> **Task details**
The line containing "nand4_1 | 54 | 338" marks the end: restate word for word every line from the first line of the entries below through that one.

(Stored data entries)

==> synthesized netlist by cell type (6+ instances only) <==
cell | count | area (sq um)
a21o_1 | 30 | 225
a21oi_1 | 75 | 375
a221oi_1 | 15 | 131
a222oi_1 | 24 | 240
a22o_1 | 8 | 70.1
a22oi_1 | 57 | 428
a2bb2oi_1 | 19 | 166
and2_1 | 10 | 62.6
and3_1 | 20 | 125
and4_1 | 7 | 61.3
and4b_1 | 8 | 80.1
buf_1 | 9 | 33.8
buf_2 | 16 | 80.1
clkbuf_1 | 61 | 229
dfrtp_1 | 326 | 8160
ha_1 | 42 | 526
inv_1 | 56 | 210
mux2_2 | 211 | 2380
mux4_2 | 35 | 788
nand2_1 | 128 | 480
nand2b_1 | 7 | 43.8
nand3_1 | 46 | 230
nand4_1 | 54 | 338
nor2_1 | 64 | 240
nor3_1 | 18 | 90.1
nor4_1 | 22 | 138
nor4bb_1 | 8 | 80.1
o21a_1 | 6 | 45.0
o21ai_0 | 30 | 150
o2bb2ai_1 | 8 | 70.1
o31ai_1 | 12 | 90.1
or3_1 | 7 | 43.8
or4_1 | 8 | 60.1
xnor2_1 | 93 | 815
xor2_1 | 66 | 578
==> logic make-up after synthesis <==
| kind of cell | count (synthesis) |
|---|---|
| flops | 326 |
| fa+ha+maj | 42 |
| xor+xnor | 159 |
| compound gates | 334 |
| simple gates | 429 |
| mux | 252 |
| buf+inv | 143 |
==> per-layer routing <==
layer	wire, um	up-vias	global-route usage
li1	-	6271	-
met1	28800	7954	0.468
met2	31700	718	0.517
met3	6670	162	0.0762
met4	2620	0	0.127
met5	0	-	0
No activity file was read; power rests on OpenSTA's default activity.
==> config.mk <==
export PLATFORM = sky130hd
export DESIGN_NAME = tsr_regbank
export DESIGN_NICKNAME = d
export VERILOG_FILES = /design/src/tsr_pkg.sv /design/src/tsr_crc_fold.sv /design/src/tsr_regbank.sv
export SDC_FILE = /design/constraint.sdc
export NUM_CORES = 1
export LEC_CHECK = 0
export BUFFER_PORTS_ARGS = -buffer_cell sky130_fd_sc_hd__clkbuf_2
export CORE_MARGIN = 1
export CORE_UTILIZATION = 45
export DETAILED_ROUTE_END_ITERATION = 6
export GPL_TIMING_DRIVEN = 0
export HOLD_SLACK_MARGIN = 0.08
export PLACE_DENSITY = 0.65
export SLEW_MARGIN = 20
export SYNTH_ARGS = -nofsm -noshare
export SYNTH_HDL_FRONTEND = slang
export SYNTH_SLANG_ARGS = --single-unit
export TNS_END_PERCENT = 100
==> constraint.sdc <==
create_clock -name REF_CLK_IN -period 4.3 [get_ports REF_CLK_IN]
set_input_delay 0.86 -clock REF_CLK_IN [delete_from_list [all_inputs] [get_ports REF_CLK_IN]]
set_output_delay 0.86 -clock REF_CLK_IN [all_outputs]
set_load 0.1 [all_outputs]
==> src/tsr_pkg.sv <==
// Purpose: Shared constants and types for the temperature sensor register bank
// Assumes: 16-bit register words, 8-bit sub-addresses
// Notes:   Every offset, reset value and field constant lives here

package tsr_pkg;

    // ********************************
    // Widths and depths
    // ********************************
    localparam int WORD_W = 16;
    localparam int RES_W = 14;
    localparam int BUF_DEPTH = 10;
    localparam int NUM_RW = 6;

    // ********************************
    // Register offsets
    // ********************************
    localparam logic [7:0] ADDR_TEMP = 8'h00;
    localparam logic [7:0] ADDR_SLEW = 8'h01;
    localparam logic [7:0] ADDR_ALERT = 8'h02;
    localparam logic [7:0] ADDR_CONFIG = 8'h03;
    localparam logic [7:0] ADDR_MASK = 8'h04;
    localparam logic [7:0] ADDR_LOW = 8'h05;
    localparam logic [7:0] ADDR_HIGH = 8'h06;
    localparam logic [7:0] ADDR_HYST = 8'h07;
    localparam logic [7:0] ADDR_SLEWLIM = 8'h08;
    localparam logic [7:0] ADDR_SN1 = 8'h09;
    localparam logic [7:0] ADDR_SN2 = 8'h0A;
    localparam logic [7:0] ADDR_SN3 = 8'h0B;
    localparam logic [7:0] ADDR_PART = 8'h0C;

    // ********************************
    // Reset values, writable block in address order
    // ********************************
    localparam logic [15:0] RST_CONFIG = 16'h0006;
    localparam logic [15:0] RST_MASK = 16'h0016;
    localparam logic [15:0] RST_LOW = 16'hF380;
    localparam logic [15:0] RST_HIGH = 16'h2A80;
    localparam logic [15:0] RST_HYST = 16'h0A0A;
    localparam logic [15:0] RST_SLEWLIM = 16'h0500;
    localparam logic [15:0] RW_RESET [NUM_RW] = '{RST_CONFIG, RST_MASK, RST_LOW,
        RST_HIGH, RST_HYST, RST_SLEWLIM};
    localparam logic [15:0] WORD_ZERO = 16'h0000;

    // ********************************
    // Checksum and framing
    // ********************************
    localparam logic [15:0] CRC_SEED = 16'hFFFF;
    localparam logic [15:0] CRC_POLY = 16'h1021;
    localparam logic [3:0] LEN_NONE = 4'h0;
    localparam logic [3:0] LEN_MAX = 4'hA;
    localparam logic [3:0] LEN_ONE = 4'h1;
    localparam logic [3:0] BIT_LAST = 4'hF;
    localparam logic [3:0] CNT_ZERO = 4'h0;
    localparam logic [1:0] RES_PAD = 2'h0;

    // ********************************
    // Alert flag layout
    // ********************************
    localparam logic [7:0] ALERT_RC_MASK = 8'hA7;
    localparam logic [7:0] ALERT_ST_MASK = 8'h58;
    localparam logic [7:0] ALERT_CRC_FLAG = 8'h80;
    localparam logic [7:0] ALERT_NONE = 8'h00;

    // Conversions seen in continuous mode
    localparam logic [1:0] MEAS_NONE = 2'h0;
    localparam logic [1:0] MEAS_ONE = 2'h1;
    localparam logic [1:0] MEAS_TWO = 2'h2;

    // ********************************
    // Types
    // ********************************
    typedef struct packed {
        logic spare;
        logic crc_req;
        logic [3:0] len;
        logic ainc;
        logic rd;
        logic [7:0] addr;
    } tsr_cmd_t;

    typedef struct packed {
        logic [15:0] cfg;
        logic [15:0] alert_mask;
        logic [15:0] low_limit;
        logic [15:0] high_limit;
        logic [15:0] hysteresis;
        logic [15:0] slew_limit;
    } tsr_ctrl_t;

    typedef enum {ST_CMD, ST_WRITE, ST_READ, ST_COMMIT, ST_DONE} tsr_state_t;

endpackage : tsr_pkg

==> src/tsr_crc_fold.sv <==
// Purpose: One word step of the 16-bit transfer checksum
// Assumes: Caller holds the accumulator
// Notes:   Purely combinational

module tsr_crc_fold
    import tsr_pkg::*;
(
    input wire logic [15:0] acc_in,
    input wire logic [15:0] word_in,
    output logic [15:0] nxt_out
);

    // ********************************
    // Fold then sixteen MSB-first shifts
    // ********************************
    always_comb begin
        nxt_out = acc_in ^ word_in;
        for (int i = 0; i < WORD_W; i++) begin
            if (nxt_out[WORD_W-1]) begin
                nxt_out = {nxt_out[WORD_W-2:0], 1'b0} ^ CRC_POLY;
            end else begin
                nxt_out = {nxt_out[WORD_W-2:0], 1'b0};
            end
        end
    end

endmodule : tsr_crc_fold

==> src/tsr_regbank.sv <==
// Purpose: Register bank behind the three-wire serial port of a temperature sensor
// Assumes: SCLK and the data line are sampled as synchronous inputs on REF_CLK_IN
// Notes:   Idle serial clock low; data sampled on rising, driven on falling edge

module tsr_regbank
    import tsr_pkg::*;
#(
    // Identifier values are arbitrary
    parameter logic [15:0] SERIAL_WORD1 = 16'h1357,
    parameter logic [15:0] SERIAL_WORD2 = 16'h2468,
    parameter logic [15:0] SERIAL_WORD3 = 16'h3579,
    parameter logic [15:0] PART_CODE = 16'h5A01
)
(
    input wire logic REF_CLK_IN,
    input wire logic RESET_IN,
    input wire logic CS_N_IN,
    input wire logic SCLK_IN,
    input wire logic SERIAL_LINE_IN,
    input wire logic CONT_MODE_IN,
    input wire logic TEMP_VALID_IN,
    input wire logic [13:0] TEMP_DATA_IN,
    input wire logic [13:0] SLEW_DATA_IN,
    input wire logic [7:0] ALERT_EVENT_IN,
    input wire logic [7:0] ALERT_STATUS_IN,
    output logic SERIAL_LINE_OUT,
    output logic SERIAL_LINE_OE_N_OUT,
    output tsr_ctrl_t CTRL_OUT,
    output logic [7:0] ALERT_FLAGS_OUT
);

    // ********************************
    // Declarations
    // ********************************
    tsr_state_t st_r;
    tsr_state_t st_nxt;
    tsr_cmd_t cmd_r;
    logic sclk_q_r;
    logic crc_on_r;
    logic [3:0] bit_cnt_r;
    logic [3:0] tx_cnt_r;
    logic [3:0] wcnt_r;
    logic [3:0] cidx_r;
    logic [7:0] ptr_r;
    logic [7:0] alert_r;
    logic [1:0] meas_r;
    logic [15:0] rx_sh_r;
    logic [15:0] tx_sh_r;
    logic [15:0] crc_r;
    logic [15:0] temp_r;
    logic [15:0] slew_r;
    logic [15:0] rw_r [NUM_RW];
    logic [15:0] wbuf [BUF_DEPTH];

    // ********************************
    // Serial edge and frame decode
    // ********************************
    wire active = !CS_N_IN;
    wire rise = SCLK_IN && !sclk_q_r;
    wire fall = !SCLK_IN && sclk_q_r;
    wire rx_phase = (st_r == ST_CMD) || (st_r == ST_WRITE);
    wire word_done = active && rise && rx_phase && (bit_cnt_r == BIT_LAST);
    wire [15:0] rx_word = {rx_sh_r[14:0], SERIAL_LINE_IN};
    wire tsr_cmd_t new_cmd = tsr_cmd_t'(rx_word);
    wire cmd_done = word_done && (st_r == ST_CMD);
    wire new_crc_on = new_cmd.crc_req && (new_cmd.len != LEN_NONE) && (new_cmd.len <= LEN_MAX);
    wire crc_slot = crc_on_r && (wcnt_r == cmd_r.len);
    wire wr_word_done = word_done && (st_r == ST_WRITE);
    wire direct_wr = wr_word_done && !crc_on_r;
    wire buf_wr = wr_word_done && crc_on_r && !crc_slot;
    wire crc_chk = wr_word_done && crc_slot;
    wire crc_ok = (rx_word == crc_r);
    wire tx_load = active && fall && (st_r == ST_READ) && (tx_cnt_r == CNT_ZERO);
    wire read_end = tx_load && crc_on_r && (wcnt_r > cmd_r.len);
    wire data_load = tx_load && !crc_slot && !read_end;
    wire commit = (st_r == ST_COMMIT);
    wire commit_last = commit && (cidx_r == cmd_r.len - LEN_ONE);
    wire ptr_step = cmd_r.ainc && (direct_wr || data_load);

    // ********************************
    // Read selection
    // ********************************
    wire rd_rw_hit = (ptr_r >= ADDR_CONFIG) && (ptr_r <= ADDR_SLEWLIM);
    wire [7:0] rd_off = ptr_r - ADDR_CONFIG;
    wire [15:0] rd_word = (ptr_r == ADDR_TEMP) ? temp_r :
                          (ptr_r == ADDR_SLEW) ? slew_r :
                          (ptr_r == ADDR_ALERT) ? {ALERT_NONE, alert_r} :
                          rd_rw_hit ? rw_r[rd_off[2:0]] :
                          (ptr_r == ADDR_SN1) ? SERIAL_WORD1 :
                          (ptr_r == ADDR_SN2) ? SERIAL_WORD2 :
                          (ptr_r == ADDR_SN3) ? SERIAL_WORD3 :
                          (ptr_r == ADDR_PART) ? PART_CODE :
                          WORD_ZERO;
    wire [15:0] load_word = crc_slot ? crc_r : rd_word;
    wire rc_clr = data_load && (ptr_r == ADDR_ALERT) && !cmd_r.ainc;

    // ********************************
    // Write selection
    // ********************************
    wire [7:0] commit_addr = cmd_r.ainc ? cmd_r.addr + {4'h0, cidx_r} : cmd_r.addr;
    wire wr_en = direct_wr || commit;
    wire [7:0] wr_addr = commit ? commit_addr : ptr_r;
    wire [15:0] wr_data = commit ? wbuf[cidx_r] : rx_word;
    wire wr_any_hit = (wr_addr >= ADDR_CONFIG) && (wr_addr <= ADDR_SLEWLIM);

    // ********************************
    // Checksum step
    // ********************************
    wire [15:0] fold_acc = cmd_done ? CRC_SEED : crc_r;
    wire [15:0] fold_word = (st_r == ST_READ) ? rd_word : rx_word;
    wire fold_take = cmd_done || buf_wr || data_load;
    logic [15:0] fold_nxt;

    tsr_crc_fold u_crc (
        .acc_in(fold_acc),
        .word_in(fold_word),
        .nxt_out(fold_nxt)
    );

    // ********************************
    // Frame state
    // ********************************
    always_comb begin
        st_nxt = st_r;
        case (st_r)
            ST_CMD: begin
                if (cmd_done) begin
                    st_nxt = new_cmd.rd ? ST_READ : ST_WRITE;
                end
            end
            ST_WRITE: begin
                if (crc_chk) begin
                    st_nxt = crc_ok ? ST_COMMIT : ST_DONE;
                end
            end
            ST_READ: begin
                if (read_end) begin
                    st_nxt = ST_DONE;
                end
            end
            ST_COMMIT: begin
                if (commit_last) begin
                    st_nxt = ST_DONE;
                end
            end
            ST_DONE: begin
                st_nxt = ST_DONE;
            end
            default: begin
                st_nxt = ST_CMD;
            end
        endcase
        if (!active && (st_nxt != ST_COMMIT)) begin
            st_nxt = ST_CMD;
        end
    end

    always_ff @(posedge REF_CLK_IN) begin
        if (RESET_IN) begin
            st_r <= ST_CMD;
            sclk_q_r <= 1'b0;
        end else begin
            st_r <= st_nxt;
            sclk_q_r <= SCLK_IN;
        end
    end

    // ********************************
    // Receive shifter and command capture
    // ********************************
    always_ff @(posedge REF_CLK_IN) begin
        if (RESET_IN || !active) begin
            bit_cnt_r <= CNT_ZERO;
            rx_sh_r <= WORD_ZERO;
        end else if (rise && rx_phase) begin
            bit_cnt_r <= bit_cnt_r + LEN_ONE;
            rx_sh_r <= rx_word;
        end
    end

    always_ff @(posedge REF_CLK_IN) begin
        if (RESET_IN) begin
            cmd_r <= tsr_cmd_t'(WORD_ZERO);
            crc_on_r <= 1'b0;
            ptr_r <= ADDR_TEMP;
        end else if (cmd_done) begin
            cmd_r <= new_cmd;
            crc_on_r <= new_crc_on;
            ptr_r <= new_cmd.addr;
        end else if (ptr_step) begin
            ptr_r <= ptr_r + 8'h01;
        end
    end

    // ********************************
    // Checksum accumulator and word counts
    // ********************************
    always_ff @(posedge REF_CLK_IN) begin
        if (RESET_IN) begin
            crc_r <= CRC_SEED;
        end else if (fold_take) begin
            crc_r <= fold_nxt;
        end
    end

    always_ff @(posedge REF_CLK_IN) begin
        if (RESET_IN || cmd_done) begin
            wcnt_r <= CNT_ZERO;
            cidx_r <= CNT_ZERO;
        end else begin
            if (buf_wr || tx_load) begin
                wcnt_r <= wcnt_r + LEN_ONE;
            end
            if (commit) begin
                cidx_r <= cidx_r + LEN_ONE;
            end
        end
    end

    // Held until the checksum proves the whole block
    always_ff @(posedge REF_CLK_IN) begin
        if (buf_wr) begin
            wbuf[wcnt_r] <= rx_word;
        end
    end

    // ********************************
    // Transmit shifter
    // ********************************
    always_ff @(posedge REF_CLK_IN) begin
        if (RESET_IN) begin
            SERIAL_LINE_OUT <= 1'b0;
            SERIAL_LINE_OE_N_OUT <= 1'b1;
            tx_sh_r <= WORD_ZERO;
            tx_cnt_r <= CNT_ZERO;
        end else if ((st_r != ST_READ) || read_end || !active) begin
            SERIAL_LINE_OE_N_OUT <= 1'b1;
            tx_cnt_r <= CNT_ZERO;
        end else if (tx_load) begin
            SERIAL_LINE_OUT <= load_word[WORD_W-1];
            tx_sh_r <= {load_word[WORD_W-2:0], 1'b0};
            tx_cnt_r <= BIT_LAST;
            SERIAL_LINE_OE_N_OUT <= 1'b0;
        end else if (fall && (tx_cnt_r != CNT_ZERO)) begin
            SERIAL_LINE_OUT <= tx_sh_r[WORD_W-1];
            tx_sh_r <= {tx_sh_r[WORD_W-2:0], 1'b0};
            tx_cnt_r <= tx_cnt_r - LEN_ONE;
        end
    end

    // ********************************
    // Writable registers
    // ********************************
    generate
        for (genvar g = 0; g < NUM_RW; g++) begin : g_rw
            wire hit = wr_en && (wr_addr == ADDR_CONFIG + 8'(g));
            always_ff @(posedge REF_CLK_IN) begin
                if (RESET_IN) begin
                    rw_r[g] <= RW_RESET[g];
                end else if (hit) begin
                    rw_r[g] <= wr_data;
                end
            end
        end
    endgenerate

    assign CTRL_OUT = tsr_ctrl_t'({rw_r[0], rw_r[1], rw_r[2], rw_r[3], rw_r[4], rw_r[5]});

    // ********************************
    // Conversion results
    // ********************************
    always_ff @(posedge REF_CLK_IN) begin
        if (RESET_IN) begin
            temp_r <= WORD_ZERO;
        end else if (TEMP_VALID_IN) begin
            temp_r <= {TEMP_DATA_IN, RES_PAD};
        end
    end

    always_ff @(posedge REF_CLK_IN) begin
        if (RESET_IN || !CONT_MODE_IN) begin
            slew_r <= WORD_ZERO;
            meas_r <= MEAS_NONE;
        end else if (TEMP_VALID_IN) begin
            if (meas_r != MEAS_NONE) begin
                slew_r <= {SLEW_DATA_IN, RES_PAD};
            end
            if (meas_r != MEAS_TWO) begin
                meas_r <= meas_r + MEAS_ONE;
            end
        end
    end

    // ********************************
    // Alert flags, set wins over read clear
    // ********************************
    wire [7:0] crc_fault = (crc_chk && !crc_ok) ? ALERT_CRC_FLAG : ALERT_NONE;
    wire [7:0] rc_keep = rc_clr ? ALERT_NONE : (alert_r & ALERT_RC_MASK);
    wire [7:0] alert_nxt = rc_keep | (ALERT_EVENT_IN & ALERT_RC_MASK) | crc_fault
                           | (ALERT_STATUS_IN & ALERT_ST_MASK);

    always_ff @(posedge REF_CLK_IN) begin
        if (RESET_IN) begin
            alert_r <= ALERT_NONE;
        end else begin
            alert_r <= alert_nxt;
        end
    end

    assign ALERT_FLAGS_OUT = alert_r;
endmodule : tsr_regbank

==> results.yml <==
power_and_ir_drop:
  power.leakage_uw: 0.00807
  p_per_area_nw_per_um2: 395
  peakVddDrop_mv: 0.353
clock_tree:
  cts_tree: "yes"
  cts_hold_buffers: 0
  root_buffer: "clkbuf_16"
  cts_num_sinks: 417
  insertion_delay_ns: 0.60
  clk_path_buf_depth: 3
  clkTransAtPathRegs_ns: 0.06
  cts_htree_levels: 2
  cts_buffers: 44
sta:
  setup-violations-final: 0
  whs_ns: 0.454
  finalHoldViolations: 0
  period_needed_ns: 4.18
  fmax_mhz: 239
  fin_skew_ns: 0.0159
  finalCritPeriodShare_pct: 97.1
  setup_ws_ns: 0.124
  slew_headroom_pct: 34.2
  drv_slew: 0
  tightest_slew_ns: 0.987
  finalSetupTns_ns: 0
job:
  maxCapViolations: 0
worst_hold_path:
  hold_class: "register to register"
drt:
  drt-initial-drc-count: 1241
  drc_errors: 0
  viasPerCell: 5.72
  via_count: 14000
  antenna_left: 0
  wirelength_microns: 57000
  wl_per_cell_microns: 23.3
  dr.pass1.iters: 6
worst_setup_path:
  cp.required_ns: 4.78
  critical-path-top-delay-family: "multiplexers"
  start_kind: "register"
  criticalPathCategory: "register to register"
  critPathMaxFanout: 10
  cp.arrival_ns: 4.66
  crit_chain: "buf_12 > inv_1 > ha_1 > buf_6 > buf_6 > buf_8 > mux2_1 > mux4_2 > o221ai_2 > nand3_2 > a31oi_2 > xor2_1 > xnor2_2 > xnor2_4 > nor2_1 > a211o_1"
  cpMostUsedCell: "buf_6"
  slowest_delay_ns: 0.57
  cp_slowest_cell: "mux4_2"
  critPathBufInv: 5
  endpoint_kind: "register"
synth:
  synth_seq_area_share_pct: 57.0
  synth_top_cells_by_area: "edfxtp_1, dfxtp_1, mux4_2, nor2_1, mux2i_1"
  yosys_warnings: 0
  synth_edf_count: 256
  netlist.area_leader.share_pct: 40.2
  async_flop_share_pct: 0
  syn_inst: 1646
  yosysTopAreaCell: "edfxtp_1"
  ys_ff_latch: 417
  synth_ff_type: "edfxtp_1"
  synth_area_sq_um: 19100
  ys_types: 86
  syn_avg_cell_area_sq_um: 11.6
floorplan:
  io_pins: 157
  fp.dieW_microns: 208
  start_util_pct: 45.6
  rows: 75
  die_area_sq_um: 43300
  die_h_microns: 208
  coreArea_sq_um: 41900
global_route:
  grt_remaining_overflow: 0
  grt_pass1_wl_microns: 86000
  grtUsageTotal_pct: 26.5
  grt_pass1_vias: 13800
  antenna_found_initial: 0
  grt_max_degree: 18
outcome:
  status: "finished, final reports clean"
cells_and_area:
  finalNetCount: 1950
  layout_commonest_cell: "edfxtp_1"
  areaGrowthSynthToFinish_pct: 16.9
  final_cell_mix: "edfxtp_1, nor2_1, dfxtp_1"
  drive_above_1_share_pct: 18.7
  antenna_cells: 0
placed_design:
  place_congestion: 0.953
  dp_slack_ns: -0.365
  dp_hpwl_microns: 41700
  port_buffers: 147
worst reg2reg max path, stage by stage, from the launching register on:
cell and delay [ns]:
dfxtp_2 0.37, buf_12 0.17, inv_1 0.14, ha_1 0.32, buf_6 0.16, buf_6 0.19, buf_8 0.18, mux2_1 0.37
mux4_2 0.57, o221ai_2 0.23, nand3_2 0.14, a31oi_2 0.23, xor2_1 0.25, xnor2_2 0.15, xnor2_4 0.24, nor2_1 0.07
a211o_1 0.27
state kept, by name, indices dropped and copies added (netlist names), 8 cells and up, named ones only:
| register | flops |
|---|---|
| wbuf | 160 |
| rw_r | 96 |
| st_r | 32 |
| crc_r | 16 |
| rx_sh_r | 15 |
| tx_sh_r | 15 |
| slew_r | 14 |
| temp_r | 14 |
| cmd_r | 13 |
| ALERT_FLAGS_OUT | 8 |
| ptr_r | 8 |
metal layers:
layer  up-vias  global-route usage, %  part of all wire (%)
met5         -                      0                     0
met3        95                   4.14                   6.6
met4         0                   8.71                   2.7
li1       6400                      -                     -
met1      6971                   36.0                    43
met2       540                   43.5                    48
cell usage after synthesis, drive strengths merged, types with 5 or more instances:
library cell / n
or3: 10
or2: 11
and2: 13
o21a: 5
nor3b: 6
o21bai: 10
clkbuf: 81
mux4: 47
ha: 22
nand3b: 5
mux2: 20
nor2b: 33
and3: 12
o31ai: 8
nand4: 9
xor2: 48
a211oi: 45
nand2b: 11
a21oi: 110
mux2i: 63
inv: 26
dfxtp: 161
nand3: 31
edfxtp: 256
buf: 27
nor4: 21
nor3: 20
nand2: 155
xnor2: 50
o211ai: 15
nor2: 218
a211o: 5
o21ai: 29
a21o: 5
a31oi: 6
power breakdown:
group,internal (uW),switching (uW)
Clock,2200,1660
Sequential,4290,48.1
Combinational,106,537
Total,6590,2250
path summary, 6_finish.rpt:
| kind | startpoint | slack [ns] | depth (start not counted) | to |
|---|---|---|---|---|
| hold / removal | tx_sh_r[6] | 0.45 | 2 | tx_sh_r[6] |
| setup reg to reg | ptr_r[0] | 0.12 | 16 | crc_r[2] |
| hold reg to reg | tx_sh_r[6] | 0.45 | 2 | tx_sh_r[6] |
| setup / recovery | ptr_r[0] | 0.12 | 16 | crc_r[2] |
logic make-up after synthesis:
family	share of synthesized area, %
other cells	0.0196
xor+xnor	5.17
compound gates	9.49
mux	10.1
fa+ha+maj	1.54
simple gates	13.8
flops	57.0
buf+inv	2.87
cell type report:
type,count,area [sq um]
Tap cell,539,674
Clock buffer,59,1220
Multi-Input combinational cell,1123,7920
Clock inverter,21,244
Fill cell,3637,19600
Sequential cell,417,10900
Timing Repair Buffer,156,826
Buffer,108,470
Inverter,26,97.6
per-stage QoR:
stage / cell area, sq um / cells / utilization [%] / power [uW]
2_1_floorplan: 19200 / 1674 / - / 4900
3_3_place_gp: 20600 / 2360 / 49.2 / 5050
6_report: 22400 / 2449 / 53.3 / 8840
5_1_grt: 22400 / 2449 / 53.3 / 9060
4_1_cts: 22300 / 2448 / 53.1 / 8890
3_5_place_dp: 20700 / 2364 / 49.4 / 5060
timing repair:
item,CTS,global route
pin swaps,3,8
gates resized for setup,13,11
buffers inserted,4,1
endpoints found under the setup margin,12,12
Note: power is estimated with default switching activity, not from simulation.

> **Exercise result**
==> synthesized netlist by cell type (6+ instances only) <==
cell | count | area (sq um)
a21o_1 | 30 | 225
a21oi_1 | 75 | 375
a221oi_1 | 15 | 131
a222oi_1 | 24 | 240
a22o_1 | 8 | 70.1
a22oi_1 | 57 | 428
a2bb2oi_1 | 19 | 166
and2_1 | 10 | 62.6
and3_1 | 20 | 125
and4_1 | 7 | 61.3
and4b_1 | 8 | 80.1
buf_1 | 9 | 33.8
buf_2 | 16 | 80.1
clkbuf_1 | 61 | 229
dfrtp_1 | 326 | 8160
ha_1 | 42 | 526
inv_1 | 56 | 210
mux2_2 | 211 | 2380
mux4_2 | 35 | 788
nand2_1 | 128 | 480
nand2b_1 | 7 | 43.8
nand3_1 | 46 | 230
nand4_1 | 54 | 338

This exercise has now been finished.